Refuse Worry, Embrace Gratefulness
- Monday, August 27, 2012
Editor's Note: This article originally appeared in the Fall 2011 issue of The Old Schoolhouse® Magazine, the trade magazine for homeschool families. Read the magazine free at www.TOSMagazine.com or read it on the go and download the free apps at www.TOSApps.com to read the magazine on your mobile devices. It was adapted from Susie’s book, Growing Grateful Kids: Teaching Them to Appreciate an Extraordinary God in Ordinary Places (Moody Publishers, 2010).
Assurance grows in unexpected places. I remember a particular summer day many years ago, when a single flower poking up through the ground brought me to my knees and moved me to tears. We were in the midst of one painful season after another. Apparently several spring and summer seasons had come and gone without much notice from me. For many years in a row, life had felt like a cold, dreary winter. It honestly hadn’t even occurred to me that my favorite seasons had come and gone without my noticing them.
There, in that place, life was still hard. I was still battling a disease while trying to parent three very young and extremely active boys. My energy level was still low and my faith still wavered from time to time.
Even money was still scarce but, like Jack and the Beanstalk, I had some seeds. Mine came in the mail. Maybe they were part of a gardening promotion, or maybe it was a neighbor’s anonymous attempt to help me put some color in my life. I don’t know. What I did know was that it was springtime and I had some seeds in my hand.

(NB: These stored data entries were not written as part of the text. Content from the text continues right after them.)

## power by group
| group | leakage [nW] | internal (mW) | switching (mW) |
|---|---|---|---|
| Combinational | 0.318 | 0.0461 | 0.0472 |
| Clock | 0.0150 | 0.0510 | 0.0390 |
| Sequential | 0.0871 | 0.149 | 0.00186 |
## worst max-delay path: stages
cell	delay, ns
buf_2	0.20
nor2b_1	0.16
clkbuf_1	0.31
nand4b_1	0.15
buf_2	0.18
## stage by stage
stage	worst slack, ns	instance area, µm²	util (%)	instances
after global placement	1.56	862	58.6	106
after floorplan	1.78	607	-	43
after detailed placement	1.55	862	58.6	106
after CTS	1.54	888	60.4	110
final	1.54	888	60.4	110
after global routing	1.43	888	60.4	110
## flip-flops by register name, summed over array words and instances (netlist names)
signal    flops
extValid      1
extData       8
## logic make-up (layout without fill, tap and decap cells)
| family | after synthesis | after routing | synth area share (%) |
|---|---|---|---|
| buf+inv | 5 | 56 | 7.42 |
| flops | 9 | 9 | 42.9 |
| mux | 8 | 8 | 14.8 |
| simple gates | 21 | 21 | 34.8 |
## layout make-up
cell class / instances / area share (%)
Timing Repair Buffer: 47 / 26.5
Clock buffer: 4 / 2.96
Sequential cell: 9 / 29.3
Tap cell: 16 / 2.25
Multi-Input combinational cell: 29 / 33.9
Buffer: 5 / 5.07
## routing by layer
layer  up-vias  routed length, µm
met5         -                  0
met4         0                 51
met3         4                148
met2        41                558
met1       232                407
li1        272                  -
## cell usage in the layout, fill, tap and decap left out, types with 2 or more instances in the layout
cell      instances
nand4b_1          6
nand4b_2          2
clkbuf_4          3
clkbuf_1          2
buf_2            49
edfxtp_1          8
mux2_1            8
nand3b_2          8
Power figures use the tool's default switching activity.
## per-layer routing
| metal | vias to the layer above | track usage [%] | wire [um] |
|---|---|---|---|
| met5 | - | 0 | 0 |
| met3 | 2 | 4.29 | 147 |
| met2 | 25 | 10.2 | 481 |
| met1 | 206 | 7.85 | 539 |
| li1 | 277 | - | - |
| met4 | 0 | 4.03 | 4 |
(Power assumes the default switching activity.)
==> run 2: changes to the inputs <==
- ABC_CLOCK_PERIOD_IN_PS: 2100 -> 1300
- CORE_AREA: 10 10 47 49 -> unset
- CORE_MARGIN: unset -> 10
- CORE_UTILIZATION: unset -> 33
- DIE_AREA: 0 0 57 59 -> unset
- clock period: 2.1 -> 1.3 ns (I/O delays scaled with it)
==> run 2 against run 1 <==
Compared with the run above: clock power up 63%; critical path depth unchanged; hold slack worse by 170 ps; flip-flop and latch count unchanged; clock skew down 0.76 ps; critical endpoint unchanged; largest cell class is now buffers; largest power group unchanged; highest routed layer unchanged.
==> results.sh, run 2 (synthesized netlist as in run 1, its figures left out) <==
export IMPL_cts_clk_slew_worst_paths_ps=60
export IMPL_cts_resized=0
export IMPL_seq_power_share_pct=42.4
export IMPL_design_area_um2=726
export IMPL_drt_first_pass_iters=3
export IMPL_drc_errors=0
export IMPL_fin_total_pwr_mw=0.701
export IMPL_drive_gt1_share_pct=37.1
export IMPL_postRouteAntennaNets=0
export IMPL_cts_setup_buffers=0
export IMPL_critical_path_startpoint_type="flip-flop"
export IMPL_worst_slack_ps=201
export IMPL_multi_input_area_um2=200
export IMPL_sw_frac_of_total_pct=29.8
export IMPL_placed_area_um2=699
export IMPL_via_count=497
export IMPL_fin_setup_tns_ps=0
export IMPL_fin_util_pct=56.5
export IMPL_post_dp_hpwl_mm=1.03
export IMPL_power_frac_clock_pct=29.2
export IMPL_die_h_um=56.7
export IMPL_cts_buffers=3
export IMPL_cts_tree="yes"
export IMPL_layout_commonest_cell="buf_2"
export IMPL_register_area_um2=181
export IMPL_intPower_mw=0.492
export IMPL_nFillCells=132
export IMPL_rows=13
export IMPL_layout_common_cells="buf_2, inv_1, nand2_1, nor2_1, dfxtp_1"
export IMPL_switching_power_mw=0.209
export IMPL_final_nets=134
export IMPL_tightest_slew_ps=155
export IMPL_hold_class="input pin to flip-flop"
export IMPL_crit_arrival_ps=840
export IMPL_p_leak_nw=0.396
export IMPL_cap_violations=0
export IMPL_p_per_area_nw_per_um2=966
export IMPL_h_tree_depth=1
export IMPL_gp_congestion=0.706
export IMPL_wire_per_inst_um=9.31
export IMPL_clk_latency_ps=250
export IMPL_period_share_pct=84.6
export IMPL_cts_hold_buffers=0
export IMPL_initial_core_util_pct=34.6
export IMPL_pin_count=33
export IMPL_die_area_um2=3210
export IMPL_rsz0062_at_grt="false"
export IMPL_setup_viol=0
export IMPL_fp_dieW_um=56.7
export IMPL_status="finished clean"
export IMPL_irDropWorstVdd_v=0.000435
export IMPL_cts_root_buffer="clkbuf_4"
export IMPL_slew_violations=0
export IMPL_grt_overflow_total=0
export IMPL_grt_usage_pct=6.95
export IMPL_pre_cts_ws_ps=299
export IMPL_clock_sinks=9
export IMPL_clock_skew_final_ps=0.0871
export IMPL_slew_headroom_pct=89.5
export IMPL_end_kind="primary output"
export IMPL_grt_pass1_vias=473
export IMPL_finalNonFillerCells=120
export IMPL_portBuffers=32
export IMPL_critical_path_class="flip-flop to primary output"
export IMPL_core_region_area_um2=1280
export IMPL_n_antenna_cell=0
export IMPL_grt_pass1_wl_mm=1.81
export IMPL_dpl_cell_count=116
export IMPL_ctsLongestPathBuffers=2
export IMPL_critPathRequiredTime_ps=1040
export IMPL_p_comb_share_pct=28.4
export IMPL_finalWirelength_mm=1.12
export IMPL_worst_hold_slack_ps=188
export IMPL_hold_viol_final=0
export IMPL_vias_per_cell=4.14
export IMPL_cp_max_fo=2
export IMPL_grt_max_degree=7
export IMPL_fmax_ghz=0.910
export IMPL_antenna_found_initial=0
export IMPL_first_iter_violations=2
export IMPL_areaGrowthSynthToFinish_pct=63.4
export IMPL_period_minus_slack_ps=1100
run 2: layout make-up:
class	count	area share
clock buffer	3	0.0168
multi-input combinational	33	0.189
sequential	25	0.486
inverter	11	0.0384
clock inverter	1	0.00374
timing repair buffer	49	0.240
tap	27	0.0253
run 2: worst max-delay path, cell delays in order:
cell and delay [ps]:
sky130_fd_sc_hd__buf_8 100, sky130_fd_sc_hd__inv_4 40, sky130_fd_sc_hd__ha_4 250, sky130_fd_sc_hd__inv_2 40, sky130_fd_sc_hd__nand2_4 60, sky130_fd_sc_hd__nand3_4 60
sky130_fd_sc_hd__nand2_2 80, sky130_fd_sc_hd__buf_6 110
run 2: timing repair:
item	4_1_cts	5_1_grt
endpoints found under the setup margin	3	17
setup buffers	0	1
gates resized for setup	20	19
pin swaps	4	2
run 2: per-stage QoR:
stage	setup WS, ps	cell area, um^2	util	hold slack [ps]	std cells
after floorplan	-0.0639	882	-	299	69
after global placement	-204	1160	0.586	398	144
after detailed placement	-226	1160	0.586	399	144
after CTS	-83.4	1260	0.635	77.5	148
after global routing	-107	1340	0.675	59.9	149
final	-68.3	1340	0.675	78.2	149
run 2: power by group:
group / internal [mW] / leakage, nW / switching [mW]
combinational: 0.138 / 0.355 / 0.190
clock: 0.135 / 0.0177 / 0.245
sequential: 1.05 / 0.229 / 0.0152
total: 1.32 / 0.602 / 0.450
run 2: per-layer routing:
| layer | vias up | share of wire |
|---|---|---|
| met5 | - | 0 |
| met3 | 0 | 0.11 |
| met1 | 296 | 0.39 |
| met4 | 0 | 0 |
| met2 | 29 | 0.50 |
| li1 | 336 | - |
`src/rtl/i2c_cfg_pkg.sv`:
```
package i2c_cfg_pkg;

  //--------------------------------------------------------------------
  // clock and bus rate defaults
  //--------------------------------------------------------------------
  localparam logic [31:0] clk_freq_def = 32'd50_000_000;  // system clock, Hz
  localparam logic [31:0] i2c_freq_def = 32'd250_000;     // scl rate, Hz

  //--------------------------------------------------------------------
  // counter widths
  //--------------------------------------------------------------------
  // clocks per quarter bit, wide enough for slow scl on a fast clock
  typedef logic [15:0] tick_cnt_t;

  // quarter position inside one phase, longest phase is 40 ticks
  typedef logic [5:0] qtr_cnt_t;

endpackage

```
`src/rtl/i2c_proto_pkg.sv`:
```
package i2c_proto_pkg;

  //--------------------------------------------------------------------
  // bus level types
  //--------------------------------------------------------------------
  typedef logic [6:0]  dev_addr_t;  // 7-bit slave address
  typedef logic [15:0] mem_addr_t;  // eeprom word address
  typedef logic [7:0]  data_t;      // one byte on the wire

  //--------------------------------------------------------------------
  // frame phases, one per byte slot on the bus
  //--------------------------------------------------------------------
  typedef enum logic [2:0] {
    PH_START_ADDR,    // start + dev addr + write bit
    PH_BYTE_WR,       // byte out + slave ack slot
    PH_RESTART_ADDR,  // repeated start + dev addr + read bit
    PH_BYTE_RD,       // byte in + master nack
    PH_STOP           // stop + bus free time
  } phase_e;

  localparam dev_addr_t dev_addr_def = 7'h50;  // 24xx eeprom

  // appended as lsb of the address byte
  localparam logic rw_write_bit = 1'b0;
  localparam logic rw_read_bit  = 1'b1;

endpackage

```
`src/rtl/i2c_phase_if.sv`:
```
`timescale 1ns/1ps

interface i2c_phase_if;
  import i2c_proto_pkg::*;

  // request side, from the decoder
  logic   ph_start;  // one cycle, only while no phase runs
  phase_e ph_kind;   // held until ph_done
  data_t  ph_byte;   // byte to send, held until ph_done

  // response side, from the bit engine
  logic   ph_done;   // one cycle pulse
  data_t  rx_byte;   // byte shifted in by a read phase
  logic   rx_nack;   // ack slot sampled high

  modport decoder (
    output ph_start, ph_kind, ph_byte,
    input  ph_done
  );

  modport engine (
    input  ph_start, ph_kind, ph_byte,
    output ph_done, rx_byte, rx_nack
  );

  modport monitor (
    input ph_start, ph_kind, ph_byte, ph_done, rx_byte, rx_nack
  );

endinterface

```
`src/rtl/i2c_bit_engine.sv`:
```
`timescale 1ns/1ps

module i2c_bit_engine #(
  parameter int unsigned CLK_FREQ = i2c_cfg_pkg::clk_freq_def,
  parameter int unsigned I2C_FREQ = i2c_cfg_pkg::i2c_freq_def
) (
  input  logic        clk,
  input  logic        rst_n,
  input  logic        i_sda,
  output logic        o_scl,
  output logic        o_sda_low,
  i2c_phase_if.engine ph
);
  import i2c_cfg_pkg::*;
  import i2c_proto_pkg::*;

  localparam int unsigned DIV_RAW  = CLK_FREQ / (4 * I2C_FREQ);
  localparam tick_cnt_t   TICK_DIV = (DIV_RAW < 1) ? tick_cnt_t'(1) : tick_cnt_t'(DIV_RAW);

  logic       active;
  tick_cnt_t  div_cnt;
  logic       tick;
  qtr_cnt_t   qtr;
  qtr_cnt_t   last_q;
  qtr_cnt_t   body_q;
  logic       in_pre;
  logic       in_body;
  logic       is_rd;
  logic [3:0] bit_idx;
  logic [1:0] sub;
  logic       data_bit;
  data_t      tx_shift;
  data_t      rx_shift;

  //--------------------------------------------------------------------
  // quarter-bit tick and position inside the phase
  //--------------------------------------------------------------------
  assign tick = active && (div_cnt == TICK_DIV - 1'b1);

  always_ff @(posedge clk or negedge rst_n) begin
    if (!rst_n) begin
      active     <= 1'b0;
      div_cnt    <= '0;
      qtr        <= '0;
      ph.ph_done <= 1'b0;
    end else begin
      ph.ph_done <= 1'b0;
      if (ph.ph_start) begin
        active  <= 1'b1;
        div_cnt <= '0;
        qtr     <= '0;
      end else if (tick) begin
        div_cnt <= '0;
        qtr     <= qtr + 1'b1;
        if (qtr == last_q) begin
          active     <= 1'b0;
          ph.ph_done <= 1'b1;
        end
      end else if (active) begin
        div_cnt <= div_cnt + 1'b1;
      end
    end
  end

  // address phases carry a 4-tick (re)start in front of the byte
  always_comb begin
    in_pre = 1'b0;
    body_q = qtr;
    case (ph.ph_kind)
      PH_START_ADDR, PH_RESTART_ADDR: begin
        last_q = qtr_cnt_t'(39);
        in_pre = (qtr < qtr_cnt_t'(4));
        body_q = qtr - qtr_cnt_t'(4);
      end
      PH_BYTE_WR, PH_BYTE_RD: last_q = qtr_cnt_t'(35);
      default:                last_q = qtr_cnt_t'(15);  // stop
    endcase
  end

  assign is_rd    = (ph.ph_kind == PH_BYTE_RD);
  assign in_body  = (ph.ph_kind != PH_STOP) && !in_pre;
  assign bit_idx  = body_q[5:2];  // 0..7 data, 8 ack slot
  assign sub      = body_q[1:0];
  assign data_bit = (bit_idx < 4'd8);

  //--------------------------------------------------------------------
  // scl / sda waveform
  //--------------------------------------------------------------------
  always_ff @(posedge clk or negedge rst_n) begin
    if (!rst_n) begin
      o_scl      <= 1'b1;  // bus released
      o_sda_low  <= 1'b0;
      ph.rx_nack <= 1'b0;
    end else if (ph.ph_start) begin
      ph.rx_nack <= 1'b0;
    end else if (tick) begin
      if (ph.ph_kind == PH_STOP) begin
        case (qtr)
          qtr_cnt_t'(0): o_sda_low <= 1'b1;  // sda low while scl low
          qtr_cnt_t'(1): o_scl     <= 1'b1;
          qtr_cnt_t'(3): o_sda_low <= 1'b0;  // stop edge, then bus free
          default: ;
        endcase
      end else if (in_pre) begin
        case (qtr[1:0])
          2'd0: o_sda_low <= 1'b0;
          2'd1: o_scl     <= 1'b1;
          2'd2: o_sda_low <= 1'b1;  // start edge with scl high
          2'd3: o_scl     <= 1'b0;
        endcase
      end else begin
        case (sub)
          2'd0: o_sda_low <= !is_rd && data_bit && !tx_shift[7];  // release for ack/nack/rx
          2'd1: o_scl     <= 1'b1;
          2'd2: if (!is_rd && !data_bit) ph.rx_nack <= i_sda;  // slave ack
          2'd3: o_scl     <= 1'b0;
        endcase
      end
    end
  end

  // byte shifting, msb first both ways
  always_ff @(posedge clk) begin
    if (ph.ph_start) begin
      tx_shift <= ph.ph_byte;
    end else if (tick && in_body && data_bit && sub == 2'd3) begin
      tx_shift <= {tx_shift[6:0], 1'b0};
    end
    if (tick && is_rd && data_bit && sub == 2'd2) begin
      rx_shift <= {rx_shift[6:0], i_sda};  // sampled with scl high
    end
  end

  assign ph.rx_byte = rx_shift;

endmodule

```
`src/rtl/i2c_cmd_decode.sv`:
```
`timescale 1ns/1ps

module i2c_cmd_decode #(
  parameter i2c_proto_pkg::dev_addr_t SLAVE_ADDR = i2c_proto_pkg::dev_addr_def
) (
  input  logic                     clk,
  input  logic                     rst_n,
  input  logic                     i_cmd_valid,
  input  logic                     i_cmd_read,
  input  logic                     i_cmd_addr16,
  input  i2c_proto_pkg::mem_addr_t i_cmd_addr,
  input  i2c_proto_pkg::data_t     i_cmd_wdata,
  output logic                     o_cmd_ready,
  output logic                     o_busy,
  i2c_phase_if.decoder             ph
);
  import i2c_proto_pkg::*;

  typedef enum logic [2:0] {
    ST_IDLE,
    ST_START,
    ST_ADDR_HI,
    ST_ADDR_LO,
    ST_WDATA,
    ST_RESTART,
    ST_RDATA,
    ST_STOP
  } state_e;

  state_e    state;
  state_e    next_st;
  logic      accept;
  logic      cmd_read;
  logic      cmd_addr16;
  mem_addr_t cmd_addr;
  data_t     cmd_wdata;

  assign o_cmd_ready = (state == ST_IDLE);
  assign o_busy      = (state != ST_IDLE);
  assign accept      = i_cmd_valid && o_cmd_ready;

  // command capture
  always_ff @(posedge clk) begin
    if (accept) begin
      cmd_read   <= i_cmd_read;
      cmd_addr16 <= i_cmd_addr16;
      cmd_addr   <= i_cmd_addr;
      cmd_wdata  <= i_cmd_wdata;
    end
  end

  //--------------------------------------------------------------------
  // phase sequence
  //--------------------------------------------------------------------
  always_comb begin
    next_st = ST_IDLE;
    case (state)
      ST_START:   next_st = cmd_addr16 ? ST_ADDR_HI : ST_ADDR_LO;
      ST_ADDR_HI: next_st = ST_ADDR_LO;
      ST_ADDR_LO: next_st = cmd_read ? ST_RESTART : ST_WDATA;  // dummy write ends here
      ST_WDATA:   next_st = ST_STOP;
      ST_RESTART: next_st = ST_RDATA;
      ST_RDATA:   next_st = ST_STOP;
      default:    next_st = ST_IDLE;
    endcase
  end

  always_ff @(posedge clk or negedge rst_n) begin
    if (!rst_n) begin
      state       <= ST_IDLE;
      ph.ph_start <= 1'b0;
    end else begin
      ph.ph_start <= 1'b0;
      if (accept) begin
        state       <= ST_START;
        ph.ph_start <= 1'b1;  // first phase right after accept
      end else if (ph.ph_done) begin
        state       <= next_st;
        ph.ph_start <= (next_st != ST_IDLE);
      end
    end
  end

  // phase request follows the state, so it holds for the whole phase
  always_comb begin
    ph.ph_kind = PH_STOP;
    ph.ph_byte = '0;
    case (state)
      ST_START: begin
        ph.ph_kind = PH_START_ADDR;
        ph.ph_byte = {SLAVE_ADDR, rw_write_bit};
      end
      ST_ADDR_HI: begin
        ph.ph_kind = PH_BYTE_WR;
        ph.ph_byte = cmd_addr[15:8];
      end
      ST_ADDR_LO: begin
        ph.ph_kind = PH_BYTE_WR;
        ph.ph_byte = cmd_addr[7:0];
      end
      ST_WDATA: begin
        ph.ph_kind = PH_BYTE_WR;
        ph.ph_byte = cmd_wdata;
      end
      ST_RESTART: begin
        ph.ph_kind = PH_RESTART_ADDR;
        ph.ph_byte = {SLAVE_ADDR, rw_read_bit};
      end
      ST_RDATA:   ph.ph_kind = PH_BYTE_RD;  // nothing to send
      default:    ph.ph_kind = PH_STOP;
    endcase
  end

endmodule

```
`src/rtl/i2c_master_top.sv`:
```
`timescale 1ns/1ps

module i2c_master_top #(
  parameter i2c_proto_pkg::dev_addr_t SLAVE_ADDR = i2c_proto_pkg::dev_addr_def,
  parameter int unsigned              CLK_FREQ   = i2c_cfg_pkg::clk_freq_def,
  parameter int unsigned              I2C_FREQ   = i2c_cfg_pkg::i2c_freq_def
) (
  input  logic                     clk,
  input  logic                     rst_n,

  // command handshake
  input  logic                     i_cmd_valid,
  output logic                     o_cmd_ready,
  input  logic                     i_cmd_read,    // 1 = random read
  input  logic                     i_cmd_addr16,  // 1 = two address bytes
  input  i2c_proto_pkg::mem_addr_t i_cmd_addr,
  input  i2c_proto_pkg::data_t     i_cmd_wdata,

  // result
  output i2c_proto_pkg::data_t     o_rdata,
  output logic                     o_done,
  output logic                     o_nack,
  output logic                     o_busy,

  // i2c bus, sda split into pull-down and sense
  output logic                     o_scl,
  output logic                     o_sda_low,
  input  logic                     i_sda
);

  i2c_phase_if ph_if ();

  //--------------------------------------------------------------------
  // decode -> bit engine -> result
  //--------------------------------------------------------------------
  i2c_cmd_decode #(
    .SLAVE_ADDR (SLAVE_ADDR)
  ) decode_i (
    .clk          (clk),
    .rst_n        (rst_n),
    .i_cmd_valid  (i_cmd_valid),
    .i_cmd_read   (i_cmd_read),
    .i_cmd_addr16 (i_cmd_addr16),
    .i_cmd_addr   (i_cmd_addr),
    .i_cmd_wdata  (i_cmd_wdata),
    .o_cmd_ready  (o_cmd_ready),
    .o_busy       (o_busy),
    .ph           (ph_if.decoder)
  );

  i2c_bit_engine #(
    .CLK_FREQ (CLK_FREQ),
    .I2C_FREQ (I2C_FREQ)
  ) engine_i (
    .clk       (clk),
    .rst_n     (rst_n),
    .i_sda     (i_sda),
    .o_scl     (o_scl),
    .o_sda_low (o_sda_low),
    .ph        (ph_if.engine)
  );

  i2c_result result_i (
    .clk     (clk),
    .rst_n   (rst_n),
    .ph      (ph_if.monitor),
    .o_rdata (o_rdata),
    .o_done  (o_done),
    .o_nack  (o_nack)
  );

endmodule

```
`src/rtl/i2c_result.sv`:
```
`timescale 1ns/1ps

module i2c_result (
  input  logic                 clk,
  input  logic                 rst_n,
  i2c_phase_if.monitor         ph,
  output i2c_proto_pkg::data_t o_rdata,
  output logic                 o_done,
  output logic                 o_nack
);
  import i2c_proto_pkg::*;

  logic frame_start;
  logic stop_done;
  logic ack_slot_done;

  assign frame_start   = ph.ph_start && (ph.ph_kind == PH_START_ADDR);
  assign stop_done     = ph.ph_done && (ph.ph_kind == PH_STOP);
  assign ack_slot_done = ph.ph_done && (ph.ph_kind != PH_BYTE_RD);  // read ends in master nack

  //--------------------------------------------------------------------
  // sticky nack over one frame
  //--------------------------------------------------------------------
  always_ff @(posedge clk or negedge rst_n) begin
    if (!rst_n) begin
      o_nack <= 1'b0;
      o_done <= 1'b0;
    end else begin
      o_done <= stop_done;  // one cycle after the stop phase
      if (frame_start) begin
        o_nack <= 1'b0;
      end else if (ack_slot_done && ph.rx_nack) begin
        o_nack <= 1'b1;
      end
    end
  end

  // read byte
  always_ff @(posedge clk or negedge rst_n) begin
    if (!rst_n) begin
      o_rdata <= '0;
    end else if (ph.ph_done && ph.ph_kind == PH_BYTE_RD) begin
      o_rdata <= ph.rx_byte;
    end
  end

endmodule

```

I rounded up my little guys and showed them the beautiful picture on the front of the packet. Then I opened it up and showed them the ugly little seeds inside. Luke wrinkled his nose and said: “Somebody’s not telling the truth. Those aren’t flowers.” I chuckled and then explained the wonder of life in a seed.
The boys and I padded out to the backyard and found a patch of dirt right next to our concrete patio. With six dirty little hands helping me to clear a spot for our seeds, we were ready in no time. I planted the seeds and we watered them. Then life got hard again and I forgot all about my little investment.
Our medical debt weighed like a big heavy boulder on my back. My uncontrollable and unpredictable battle with Lyme disease left me feeling as vulnerable as a woman living in a terrible part of town with no locks on her doors. Seeing the weariness on my friends’ faces (from helping me) made me wonder when they would wise up and find a new friend. Everywhere I turned, I found reasons to worry.
Did it really matter that I was a Christian? Did it matter whether I prayed or not? Could it be true that a small seed of faith is enough to move a mountain? The Bible says it’s true. But when I looked at the piles of problems in my life and looked at the promises from Scripture, I was tempted to do what Luke did: wrinkle my nose and say, “Somebody’s not telling the truth.” And the thing was, somebody was lying to me, but it wasn’t God.
I’ve known many women (and I was one myself) who, though they loved Jesus and considered themselves believers, regularly voiced their fears and worries in front of their children. We wouldn’t feed our kids poison for lunch, and yet we think nothing of spouting off all of the reasons we are stressed, worried, and afraid of the giants in our land. If our default response is to declare defeat in the face of our foes, then our children will assume that it pays more to worry than it does to wait on God. Their roots will be shallow at best because ours are too.